So let's actually look at the tool. A bit of context, RStudio Package Manager is an on-premise commercial product. So it's something that you would install and have for your own corporate use. I'm going to show you a demo server that we've set up, and you're more than welcome to follow along or poke at this throughout the conference. It's demo.rstudiopm.com. And I'm going to start by looking at maybe the simplest case, which is I just need access to CRAN packages.

So here we're looking at ggplot2 . And one of the things that's really exciting about Package Manager is that it knows a lot about the ggplot2 package. It knows all the dependencies that the package has. It also knows critically about all of the reverse dependencies, so packages that in turn rely on ggplot2. We're looking at the main, kind of the current version, but Package Manager also gives access to all the previous versions of the package as well. So that's kind of that first critical bit, is to ensure reproducibility, you have to have a way to get all of the older versions of things.

And so Package Manager makes those available so that you can see them and install them. That's the first level of versioning that happens at the package level, but we also version everything that happens on the repository as well. So here we're looking at a log. Like any organization, we need to take in updates from CRAN over time to get access to new packages or updates to new packages. But any time we do that, we record a transactional version ID, and that ID allows us to either install packages from this moving tip, the latest and greatest, or to install packages from an older point in time.
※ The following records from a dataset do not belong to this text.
<file path="src/rtl/csvlfs_pkg.sv">
// Shared definitions for the CSV line field splitter.
// Holds the character constants, the result entry type and the tuser bit positions.
// No dependencies.
package csvlfs_pkg;

  localparam logic [7:0] CharQuote = 8'h22;
  localparam logic [7:0] CharComma = 8'h2C;

  // Bit positions of the result flags in m_axis_tuser_o.
  localparam int unsigned UserCharValid = 0;
  localparam int unsigned UserFieldEnd  = 1;
  localparam int unsigned UserLineEnd   = 2;
  localparam int unsigned UserWidth     = 3;

  // Default depth of the result queue; it must hold at least two entries.
  localparam int unsigned ResQueueDepth = 4;

  typedef struct packed {
    logic [7:0] out_char;
    logic       char_valid;
    logic       field_end;
    logic       line_end;
    logic       run_last;
  } result_t;

endpackage

</file>
<file path="src/rtl/csv_line_field_splitter_unit.sv">
// Top level of the CSV line field splitter; depends on csvlfs_pkg.
// A character passes through the input register and the result queue before its first
// result is offered. Throughput: one character per cycle while the queue has room for two
// results; a character with two results takes two output transfers.
// Reset (rst_ni low, asynchronous) empties the input register and the result queue
// and returns the parser to the field start state.
module csv_line_field_splitter_unit #(
  parameter int unsigned QueueDepth = csvlfs_pkg::ResQueueDepth
) (
  input  logic                             clk_i,
  input  logic                             rst_ni,
  input  logic                             s_axis_tvalid_i,
  output logic                             s_axis_tready_o,
  input  logic [7:0]                       s_axis_tdata_i,   // [7:0] char_in
  input  logic                             s_axis_tlast_i,   // line_last
  output logic                             m_axis_tvalid_o,
  input  logic                             m_axis_tready_i,
  output logic [7:0]                       m_axis_tdata_o,   // [7:0] out_char
  output logic [csvlfs_pkg::UserWidth-1:0] m_axis_tuser_o,   // [0] char_valid,
                                                             // [1] field_end, [2] line_end
  output logic                             m_axis_tlast_o    // run_last
);

  localparam int unsigned PtrW = (QueueDepth > 1) ? $clog2(QueueDepth) : 1;
  localparam int unsigned CntW = $clog2(QueueDepth + 1);

  localparam logic [1:0] ModeStart  = 2'd0;
  localparam logic [1:0] ModePlain  = 2'd1;
  localparam logic [1:0] ModeQuoted = 2'd2;
  localparam logic [1:0] ModeQseen  = 2'd3;

  logic       in_valid_q;
  logic [7:0] in_char_q;
  logic       in_last_q;
  logic [1:0] mode_q, mode_d;

  csvlfs_pkg::result_t queue_q [QueueDepth];
  logic [PtrW-1:0] wr_ptr_q, rd_ptr_q;
  logic [CntW-1:0] count_q;

  csvlfs_pkg::result_t res0, res1, chr_res, mark_res, line_res;
  logic [1:0] res_n;
  logic       proc, pop, is_quote, is_comma;
  logic       emit_chr, emit_mark;

  // Advances a queue pointer by k entries with wraparound.
  function automatic logic [PtrW-1:0] ptr_add(logic [PtrW-1:0] ptr, logic [1:0] k);
    logic [CntW-1:0] sum;
    sum = CntW'(ptr) + CntW'(k);
    if (sum >= CntW'(QueueDepth)) begin
      sum = sum - CntW'(QueueDepth);
    end
    return PtrW'(sum);
  endfunction

  // The held character is parsed once the queue has room for two results.
  assign proc            = in_valid_q && (count_q <= CntW'(QueueDepth - 2));
  assign s_axis_tready_o = !in_valid_q || proc;
  assign pop             = m_axis_tvalid_o && m_axis_tready_i;

  assign is_quote = (in_char_q == csvlfs_pkg::CharQuote);
  assign is_comma = (in_char_q == csvlfs_pkg::CharComma);

  always_comb begin
    emit_chr  = 1'b0;
    emit_mark = 1'b0;
    mode_d    = mode_q;
    case (mode_q)
      ModeQuoted: begin
        if (is_quote) begin
          mode_d = ModeQseen;
        end else begin
          emit_chr = 1'b1;
          mode_d   = ModeQuoted;
        end
      end
      ModeStart: begin
        if (is_quote) begin
          mode_d = ModeQuoted;
        end else if (is_comma) begin
          emit_mark = 1'b1;
          mode_d    = ModeStart;
        end else begin
          emit_chr = 1'b1;
          mode_d   = ModePlain;
        end
      end
      ModeQseen: begin
        if (is_quote) begin
          emit_chr = 1'b1;
          mode_d   = ModeQuoted;
        end else if (is_comma) begin
          emit_mark = 1'b1;
          mode_d    = ModeStart;
        end else begin
          emit_chr = 1'b1;
          mode_d   = ModePlain;
        end
      end
      default: begin
        if (is_comma) begin
          emit_mark = 1'b1;
          mode_d    = ModeStart;
        end else begin
          emit_chr = 1'b1;
          mode_d   = ModePlain;
        end
      end
    endcase
    if (in_last_q) begin
      mode_d = ModeStart;
    end
  end

  always_comb begin
    chr_res  = '{out_char: in_char_q, char_valid: 1'b1, field_end: 1'b0,
                 line_end: 1'b0, run_last: !in_last_q};
    mark_res = '{out_char: 8'h00, char_valid: 1'b0, field_end: 1'b1,
                 line_end: 1'b0, run_last: !in_last_q};
    line_res = '{out_char: 8'h00, char_valid: 1'b0, field_end: 1'b1,
                 line_end: 1'b1, run_last: 1'b1};
    res1 = line_res;
    if (emit_chr) begin
      res0  = chr_res;
      res_n = in_last_q ? 2'd2 : 2'd1;
    end else if (emit_mark) begin
      res0  = mark_res;
      res_n = in_last_q ? 2'd2 : 2'd1;
    end else begin
      res0  = line_res;
      res_n = in_last_q ? 2'd1 : 2'd0;
    end
  end

  always_ff @(posedge clk_i or negedge rst_ni) begin
    if (!rst_ni) begin
      in_valid_q <= 1'b0;
      mode_q     <= ModeStart;
      wr_ptr_q   <= '0;
      rd_ptr_q   <= '0;
      count_q    <= '0;
    end else begin
      if (s_axis_tready_o) begin
        in_valid_q <= s_axis_tvalid_i;
      end
      if (proc) begin
        mode_q <= mode_d;
      end
      if (proc) begin
        wr_ptr_q <= ptr_add(wr_ptr_q, res_n);
      end
      if (pop) begin
        rd_ptr_q <= ptr_add(rd_ptr_q, 2'd1);
      end
      count_q <= count_q + (proc ? CntW'(res_n) : CntW'(0)) - (pop ? CntW'(1) : CntW'(0));
    end
  end

  always_ff @(posedge clk_i) begin
    if (s_axis_tready_o && s_axis_tvalid_i) begin
      in_char_q <= s_axis_tdata_i;
      in_last_q <= s_axis_tlast_i;
    end
    if (proc && (res_n != 2'd0)) begin
      queue_q[wr_ptr_q] <= res0;
    end
    if (proc && (res_n == 2'd2)) begin
      queue_q[ptr_add(wr_ptr_q, 2'd1)] <= res1;
    end
  end

  assign m_axis_tvalid_o = (count_q != '0);
  assign m_axis_tdata_o  = queue_q[rd_ptr_q].out_char;
  assign m_axis_tlast_o  = queue_q[rd_ptr_q].run_last;
  always_comb begin
    m_axis_tuser_o                            = '0;
    m_axis_tuser_o[csvlfs_pkg::UserCharValid] = queue_q[rd_ptr_q].char_valid;
    m_axis_tuser_o[csvlfs_pkg::UserFieldEnd]  = queue_q[rd_ptr_q].field_end;
    m_axis_tuser_o[csvlfs_pkg::UserLineEnd]   = queue_q[rd_ptr_q].line_end;
  end

endmodule

</file>
<file path="config.mk">
export PLATFORM = sky130hd
export DESIGN_NAME = csv_line_field_splitter_unit
export DESIGN_NICKNAME = d
export VERILOG_FILES = /design/src/rtl/csvlfs_pkg.sv /design/src/rtl/csv_line_field_splitter_unit.sv
export SDC_FILE = /design/constraint.sdc
export NUM_CORES = 1
export LEC_CHECK = 0
export ABC_AREA = 1
export BUFFER_PORTS_ARGS = -buffer_cell sky130_fd_sc_hd__buf_2
export CORE_MARGIN = 2
export CORE_UTILIZATION = 40
export CTS_CLUSTER_SIZE = 30
export DETAILED_ROUTE_END_ITERATION = 12
export SYNTH_ARGS = -nofsm -noshare
export SYNTH_HDL_FRONTEND = slang
export SYNTH_SLANG_ARGS = --single-unit
</file>
<file path="constraint.sdc">
create_clock -name clk_i -period 3 [get_ports clk_i]
set_input_delay 0.6 -clock clk_i [delete_from_list [all_inputs] [get_ports clk_i]]
set_output_delay 0.6 -clock clk_i [all_outputs]
set_load 0.05 [all_outputs]
</file>
# Yosys cells after proc, flatten, opt, wreduce, memory -nomap -nowiden
# Memories as Yosys holds them, arrays and structs flattened.
# Cells that the tools add are included.
# word_totals
ff_bits	19
ramBits	48
inputBits	13
output_inout_bits	14
elab_cells	66
memories	1
# op_classes
n_addsub	8
n_lt_le_gt_ge	4
eq_ne	5
muxes	29
n_reduce_logical	12
# memory_table
memory	depth	width	rd	rd_ports_with_merged_regs	write_ports	line_no	text
queue_q	4	12	1	0	2	csv_line_field_splitter_unit.sv:37	csvlfs_pkg::result_t queue_q [QueueDepth];
# op_table
op	count
2-bit 2-to-1 mux	11
8-bit by 6-bit equality test with 1-bit output, second input constant	2
1-bit 2-to-1 mux	14
12-bit 2-to-1 mux	1
3-bit >= comparator, second input constant	3
2-bit by 1-bit adder with 3-bit output, second input constant	2
2-bit equality test, second input constant	3
2-bit by 1-bit subtractor with 2-bit output, second input constant	3
1-bit logical AND	5
2-bit one-hot mux with 2 select lines	1
2-bit by 2-bit adder with 3-bit output	1
3-bit by 2-bit adder with 3-bit output	1
3-bit by 2-bit <= comparator with 1-bit output, second input constant	1
1-bit one-hot mux with 3 select lines	1
3-bit nonzero test	1
3-bit by 1-bit subtractor with 3-bit output	1
1-bit logical NOT	2
2-bit logical NOT	1
1-bit one-hot mux with 2 select lines	1
2-bit nonzero test	1
2-bit OR reduction	1
1-bit logical OR	1

# Longest topological paths before layout
# Gate-level depths: netlist of run 1.
# logic_depth
ltp_word	10
ltp_mapped	16
mapped_depth_nobuf	16

# Worst setup path after synthesis of run 1
# OpenSTA, ideal clock, no wires.
# synth_path
path_kind	register to register
start	register mode_q[0]
end	register count_q[2]
setup_ps	129
arrival_time_ps	2428
required_time_ps	2871
slack_ps	444
path_stages_with_launch	15
path_buffers	0
period_less_slack_ps	2556
cell_sequence	dfrtp_1 inv_1 ha_1 a21oi_1 ha_1 inv_1 nand2_1 nand3_2 ha_1 inv_1 ha_1 inv_1 fa_1 xnor2_1 xor2_1
# synth_between
elab_chain_len	8
elab_cells_between_ends	11
classes_between	2 x add/sub; 2 x eq/ne; 5 x mux; 2 x reduce/logical
# synth_rtl
element	line_no	text
from (decl)	csv_line_field_splitter_unit.sv:35	logic [1:0] mode_q, mode_d;
from (signal assigned)	csv_line_field_splitter_unit.sv:138	mode_q <= ModeStart;
from (signal assigned)	csv_line_field_splitter_unit.sv:147	mode_q <= mode_d;
2-bit equality test or 2-bit logical NOT (tied branches)	csv_line_field_splitter_unit.sv:68	case (mode_q)
2-bit OR reduction (no line)	-	
1-bit one-hot mux with 2 select lines	csv_line_field_splitter_unit.sv:68	
2-bit 2-to-1 mux	csv_line_field_splitter_unit.sv:126	end else if (emit_mark) begin
2-bit 2-to-1 mux *	csv_line_field_splitter_unit.sv:123	if (emit_chr) begin
2-bit 2-to-1 mux *	csv_line_field_splitter_unit.sv:155	count_q <= count_q + (proc ? CntW'(res_n) : CntW'(0)) - (pop ? CntW'(1) : CntW'(0));
3-bit by 2-bit adder with 3-bit output *	csv_line_field_splitter_unit.sv:155	
3-bit by 1-bit subtractor with 3-bit output *	csv_line_field_splitter_unit.sv:155	
to (signal assigned)	csv_line_field_splitter_unit.sv:155	
to (decl)	csv_line_field_splitter_unit.sv:39	logic [CntW-1:0] count_q;
# Mark *: on every way between the ends. The rest lies on a longest branch, timed or not.
# A chain may end at the register's enable or synchronous reset.

# Final worst setup path of run 1
# Same ends and word-level chain as after synthesis.

==> results of run 1 <==
-- metrics by stage --
stage	hold WS (ns)	worst slack (ns)	util [%]	std cells	area [µm²]
floorplan	0.304	0.444	-	451	3360
global placement	0.433	0.354	43.4	566	3550
detailed placement	0.441	0.284	43.4	566	3550
CTS	0.102	0.249	46.3	582	3780
global route	0.125	0.0253	46.3	582	3780
finish	0.103	0.260	46.3	582	3780
-- worst paths after layout --
path,start,to,cells after the start
setup / recovery,mode_q[0]$_DFFE_PN0P_,count_q[2]$_DFF_PN0_,14
hold / removal,rst_ni,in_valid_q$_DFFE_PN0N_,1
setup reg to reg,mode_q[0]$_DFFE_PN0P_,count_q[2]$_DFF_PN0_,14
hold reg to reg,queue_q[1][1]$_SDFFE_PP1P_,queue_q[1][1]$_SDFFE_PP1P_,2
max in group asynchronous,rst_ni,rd_ptr_q[1]$_DFFE_PN0P_,1
min in group clk_i,s_axis_tdata_i[7],in_char_q[7]$_DFFE_PP_,1
-- cell families after synthesis --
| family | synth area share, % |
|---|---|
| AOI/OAI and AO/OA | 12.4 |
| adders and majority gates | 3.95 |
| buffers and inverters | 8.49 |
| and+or+nand+nor | 29.7 |
| xor gates and xnor gates | 1.30 |
| DFF | 44.1 |
-- flip-flops by register name (all words and copies together), names as in the netlist --
register    flops
in_char_q       8
wr_ptr_q        2
count_q         3
queue_q        48
in_valid_q      1
in_last_q       1
rd_ptr_q        2
mode_q          2
-- metal layers --
layer	wire length (µm)	GRT usage (%)	vias up	part of all wire [%]
met2	3610	31.4	74	46
met5	0	0	-	0
li1	-	-	1518	-
met1	3650	24.8	1348	47
met3	444	2.61	14	5.7
met4	141	7.02	0	1.8
-- critical path: cells and delay by family, from the launching register on --
kind                     cells  cell delay, ns
AND/OR/NAND/NOR              2            0.17
buffers and inverters        4            0.23
XOR/XNOR                     2            0.33
adder cells (fa/ha/maj)      5            1.33
flip-flops                   1            0.38
AO/OA/AOI/OAI                1            0.21
-- synth_stat cells --
library cell	instances	area share (%)
clkbuf_1	11	1.2
nand4_1	1	0.19
o211ai_1	1	0.22
a21boi_0	1	0.22
xnor2_1	1	0.26
dfxtp_1	48	29
nand2_4	2	0.67
a21oi_2	1	0.26
xor2_1	4	1.0
buf_6	4	1.3
o22ai_1	11	2.0
nor2_2	2	0.37
edfxtp_1	9	8.0
inv_1	39	4.4
buf_8	1	0.45
a21oi_1	35	5.2
nand3_2	7	2.1
fa_1	1	0.60
nor2_1	73	8.2
buf_2	6	0.89
o21ai_0	30	4.5
nand2_2	5	0.93
nand3_1	55	8.2
dfrtp_1	10	7.4
inv_2	1	0.11
ha_1	9	3.4
clkinv_1	1	0.11
nand2_1	82	9.2
-- final cells by class --
type	instances	area [µm²]
clock inverters	6	86.3
flip-flops and latches	67	1480
inverters	41	154
repair buffers	32	188
well taps	105	131
fillers	872	4390
clock buffers	10	149
multi-input cells	321	1590
==> summary.txt, run 1 <==
via/cell ratio: 5.08
critical-path cell list: inv_1 > ha_1 > a21oi_1 > ha_1 > inv_1 > nand2_1 > nand3_2 > ha_1 > inv_1 > ha_1 > inv_1 > fa_1 > xnor2_1 > xor2_1
CTS Sinks: 67
Ant. Diodes: 0
crit share post-route: 91.3%
Placeable Area: 8180 µm²
Hold WC Path Type: primary input to asynchronous set/reset pin
Distinct cells, synth: 28
clock skew: 0.00938 ns
CP required: 3.27 ns
Skew-Pair Late Insertion Delay: 0.35 ns
clock-pin transition on the worst setup and hold timing paths: 0.07 ns
Seq/Total Area, Yosys: 44.1%
Slew Limit Headroom: 48.1%
initial antenna violation count: 0
Final nets: 495
final slew viol count: 0
# IOs: 27
post-synthesis cell count: 451
GRT Util Overall: 18.8%
Startpoint Class: flop
Area Growth Syn to Fin: 12.6%
first-pass GRT wire length: 13.2 mm
drt wl/cell: 13.5 µm
CP max-delay cell: dfrtp_1
Die X: 95.7 µm
commonest non-fill, non-tap cell in the layout: nand2_1
DRT Wirelength: 7.85 mm
Crit. End Element: flop
syn nets: 474
total grt overflow: 0
drt drc: 0
Crit Path Category: flop to flop
Placer Congestion: 0.867
Die Ht: 95.7 µm
Port Buf Inserts: 26
TritonCTS clock tree: yes
RSZ-0062 raised after global routing: false
Final Critical Period: 2.74 ns
1st-iter DRT viols: 136
actual slew at the worst max-slew pin: 0.778 ns
post-route ant nets: 0
final hold violations: 0
# Max-Cap Violations: 0
layout cells sized above 1: 13.6%
r2r setup slk: 0.26 ns
Worst EP arrival: 3.01 ns
CTS Buf Count: 9
syn avg cell area: 7.45 µm²
critical path peak fanout: 3
H-tree Lvls: 3
Clock Tree Buf Depth: 2
# resized after CTS: 0
Die Area: 9150 µm²
vias in the first global route: 2744
Synth Warn #: 0
# hold bufs at CTS: 0
highest clock rate: 365 MHz
Post-CTS Setup Inserts: 0
vias: 2954
Root Buffer Master: clkbuf_8
DPL Wire Length: 5.22 mm
flops & latches, synth: 67
post-route setup TNS: 0 ns
Cell Area, Synth: 3360 µm²
endpoints failing setup: 0
number of detailed-route iterations in the first pass: 4
CP peak stage delay: 0.38 ns
row cnt: 33
largest net degree at the start of global routing: 43
outcome: finished clean
effective utilization at floorplan: 41.1%
most frequent cells in the layout: nand2_1, nor2_1, nand3_1
Power of run 1 is not shown: default switching activity piles up to over one toggle a cycle in this logic, so the estimate is an artifact.
==> run 2, diff against run 1 <==
- ABC_AREA: 1 -> 0
==> run 2 against run 1 <==
Against the previous run:
- the flow now finishes with violations (setup timing)
- wire length down 13%
- flip-flop and latch count did not move
- design area increased by 0.63%
- synthesized area is 4.4% lower
- critical endpoint unchanged
- critical path type unchanged
- first-iteration DRC count shrank 19%
- synthesized cell count down 36%
- count of clock-buffer cells in the layout decreased by 1
- register-to-register slack worse by 0.26 ns
- utilization rose by 2.7 points
- global-route usage down 1.5 points
==> summary.txt, run 2 <==
Worst Setup SP: in_char_q[6]$_DFFE_PP_
crit share post-route: 100%
Die Ht: 93.6 µm
critical path peak fanout: 2
DRT Wirelength: 6.85 mm
Die Area: 8770 µm²
FILL cells: 726
CP peak stage delay: 0.57 ns
Slew Limit Headroom: 55.0%
Crit path max-delay family: adder cells
Max Used Layer: met4
# Max-Cap Violations: 0
Synth Area in Simple Gates: 14.3%
main area contributors after synthesis: dfxtp_1, mux2i_1, edfxtp_1, mux4_2, dfrtp_1
Root Buffer Master: clkbuf_8
most frequent cells in the layout: dfxtp_1, nor2_1, mux2i_1
Synth top area share: 29.9%
syn avg cell area: 11.2 µm²
top cells by count, synth: dfxtp_1, nor2_1, mux2i_1
Final Critical Period: 3.00 ns
Cell Area, Synth: 3210 µm²
r2r setup slk: -0.001 ns
drt wl/cell: 15.6 µm
WP buf/inv: 2
worst r2r src: in_char_q[6]$_DFFE_PP_
M1 WL: 3.39 mm
CP max-delay cell: or4b_4
final setup margin: -0.00108 ns
TritonCTS clock tree: yes
layout cells sized above 1: 28.4%
flops & latches, synth: 67
Ant. Diodes: 0
actual slew at the worst max-slew pin: 0.676 ns
failing checks: setup timing
largest net degree at the start of global routing: 16
final slew viol count: 0
DPL Wire Length: 4.58 mm
commonest non-fill, non-tap cell in the layout: dfxtp_1
EDFF count, synth: 9
Post-Synth Adder-Cell Area: 4.13%
GRT Util Overall: 17.3%
clock-pin transition on the worst setup and hold timing paths: 0.08 ns
post-synthesis xor/xnor area fraction: 1.36%
cell taking the most area after synthesis: dfxtp_1
critical-path cell list: or4b_4 > nor3_4 > o21a_1 > ha_4 > o31a_1 > nand2_1 > ha_1 > inv_1 > ha_1 > inv_1 > fa_2 > xor2_1 > xnor2_1
RSZ-0062 raised after global routing: true
Distinct cells, synth: 47
Top reg by flops: queue_q
# IOs: 27
effective utilization at floorplan: 41.4%
combinational family with the most area after synthesis: multiplexers
endpoints failing setup: 1
total grt overflow: 0
Area Growth Syn to Fin: 18.5%
LEAKAGE: 0.00158 µW
biggest registers after layout: queue_q (48), in_char_q (8), count_q (3)
first-pass GRT wire length: 11.5 mm
CP required: 3.23 ns
outcome: complete, but fails checks
worst vdd ir: 618 µV
final hold violations: 0
1st-iter DRT viols: 110
Synth Warn #: 0
Crit Path Category: flop to flop
asr flop ratio synth: 14.9%
Placer Congestion: 0.887
post-route setup TNS: -0.00108 ns
post-synthesis cell count: 287
Compound-Gate Fraction of Synth Area: 11.5%
drt drc: 0
most common cell in the netlist: dfxtp_1
clock skew: 0.00686 ns
Placeable Area: 7770 µm²
post-placement setup slack: -0.0407 ns
max reg flops: 48
DR WL met3: 212 µm
Most used DFF post-synth: dfxtp_1
post-route ant nets: 0
Hold WC Path Type: primary input to asynchronous set/reset pin
Cell Pwr Density: 1250 nW/µm²
Port Buf Inserts: 26
Crit. End Element: flop
Startpoint Class: flop
vias: 2215
CTS Sinks: 67
highest clock rate: 333 MHz
CTS Buf Count: 9
syn nets: 310
Worst EP arrival: 3.23 ns
vias in the first global route: 2268
via/cell ratio: 5.03
Skew-Pair Late Insertion Delay: 0.34 ns
Seq/Total Area, Yosys: 46.1%
H-tree Lvls: 3
initial antenna violation count: 0
number of detailed-route iterations in the first pass: 4
met2 routed WL: 3.16 mm
Final nets: 356
Die X: 93.6 µm
Clock Tree Buf Depth: 2
row cnt: 32
mux contribution to synthesized area: 18.7%
[run 2: path summary, 6_finish.rpt]
kind,depth (start not counted),end
worst max-delay path,13,count_q[2]$_DFF_PN0_
worst min-delay path,1,in_valid_q$_DFFE_PN0N_
worst max register to register,13,count_q[2]$_DFF_PN0_
worst min register to register,2,queue_q[3][5]$_SDFFE_PP0P_
max in group asynchronous,1,mode_q[1]$_DFFE_PN0P_
min in group clk_i,1,in_last_q$_DFFE_PP_
[run 2: cells by family (layout without fill, tap and decap cells)]
| family | after synthesis | after routing |
|---|---|---|
| mux | 45 | 45 |
| simple gates | 89 | 89 |
| fa+ha+maj | 10 | 10 |
| flops | 67 | 67 |
| buf+inv | 24 | 75 |
| xor+xnor | 5 | 5 |
| compound gates | 47 | 47 |
[run 2: metal layers]
metal  global-route usage [%]  vias up
met4                     5.80        0
met1                     23.7     1056
met5                        0        -
met3                     3.71        6
met2                     27.3       32
li1                         -     1121
[run 2: per-stage QoR]
stage	total power (µW)	instance area, µm²	instances	utilization [%]	hold WS [ns]
3_5_place_dp	3980	3550	420	45.7	0.478
5_1_grt	5100	3810	440	49.0	0.107
4_1_cts	4770	3780	438	48.7	0.107
2_1_floorplan	3430	3220	287	-	0.304
6_report	4750	3810	440	49.0	0.108
3_3_place_gp	3930	3550	420	45.7	0.457
[run 2: worst reg2reg max path: cells and delay by family, from the launching register on]
kind            cells  cell delay (ns)
simple gates        3             0.78
compound gates      2             0.48
xor+xnor            2             0.27
buf+inv             2             0.10
fa+ha+maj           4             0.88
flops               1             0.38
[run 2: report_power, final]
part	switching [µW]	internal (µW)	total, µW
Clock	370	390	759
Sequential	238	1310	1540
Combinational	1470	975	2450
[run 2: area by class of cell]
class | instances | area, µm² | share of cell area (%)
Clock inverter | 7 | 75.1 | 1.97
Inverter | 10 | 37.5 | 0.986
Timing Repair Buffer | 49 | 303 | 7.95
Clock buffer | 9 | 124 | 3.25
Multi-Input combinational cell | 196 | 1660 | 43.6
Tap cell | 102 | 128 | 3.35
Sequential cell | 67 | 1480 | 38.9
So how do we do that? How do we actually install packages using this tool? Well, we've worked really hard to make sure that our users don't have to change their behaviors or the tools they're familiar with. So all you have to do is grab a URL. Again, you can pick if you want the latest and greatest, this default URL. And in RStudio 1.2, we've added a new user interface for specifying that repo option. So you just throw the URL in there, and then you can use install.packages as you normally would. If you're running R on a server, your admin can set this for all users so that right out of the gates, they get the right behavior.

But I mentioned those versioned IDs. So you can also, as of the latest version of Package Manager, pick from an older point in time. So it's January. I have an analysis that I created back in July, and I need to recreate the environment for that analysis. Well, I can kind of time travel back to the repository as it existed back in July and install any packages from that point in time.

And I'd like to kind of briefly go on a tangent here. So I'll come off of my pedestal in just a second. But people ask us all the time how Docker relates to reproducibility. And Docker is an amazing tool. It allows you to programmatically specify what your environment should look like. But time and time again, and in fact, I'm sure you'll see this in other conference talks, you'll see a Docker file that looks like this, where somewhere there's a line that says run install packages. And it's great that you're specifying what packages should be in your environment. But the problem is any time you recompile this Docker image, you're subject to get whatever install that package gives you, so you're not actually going to get the same reproducible environment any time you recompile the Docker file.

Luckily, there's an easy fix here, which is to use one of those techniques for freezing the versions of your packages. And so here we're using that frozen URL. And now we're guaranteed that any time we build this image, we're going to get the same exact set of packages and the same versions of those packages.

Repository flavors: subsets, internal packages, and Git

So that's kind of how you might share all of CRAN. There are other options as well. So a lot of our customers work in really specific validated environments. In those cases, you might not want all of CRAN accessible. You might want only a part of CRAN that's specifically designed and locked down for a project. And so we allow you to easily create these subsets of CRAN inside package manager.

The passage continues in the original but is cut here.